_Dataset excerpts_
$ cat config.mk
export PLATFORM = sky130hd
export DESIGN_NAME = rtwm_mul
export DESIGN_NICKNAME = d
export VERILOG_FILES = /design/src/rtl/rtwm_mul.sv
export SDC_FILE = /design/constraint.sdc
export NUM_CORES = 2
export LEC_CHECK = 0
export ABC_CLOCK_PERIOD_IN_PS = 13900
export CORE_UTILIZATION = 35
export CTS_CLUSTER_DIAMETER = 60
export DETAILED_ROUTE_END_ITERATION = 6
export DONT_BUFFER_PORTS = 1
export GPL_TIMING_DRIVEN = 0
export PLACE_DENSITY_LB_ADDON = 0.3
export REMOVE_ABC_BUFFERS = 1
export SLEW_MARGIN = 20
export SYNTH_ARGS = -nofsm -noshare
export SYNTH_HDL_FRONTEND = slang
export SYNTH_SLANG_ARGS = --single-unit
$ cat constraint.sdc
create_clock -name i_clk -period 13.9 [get_ports i_clk]
set_clock_uncertainty 0.1 [all_clocks]
set_input_delay 2.78 -clock i_clk [delete_from_list [all_inputs] [get_ports i_clk]]
set_output_delay 2.78 -clock i_clk [all_outputs]
set_load 0.01 [all_outputs]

_Problem statement_
Whenever a line in the data above contains the word "constraint", include it in the tally, and report only the final number.

_Answer space_
2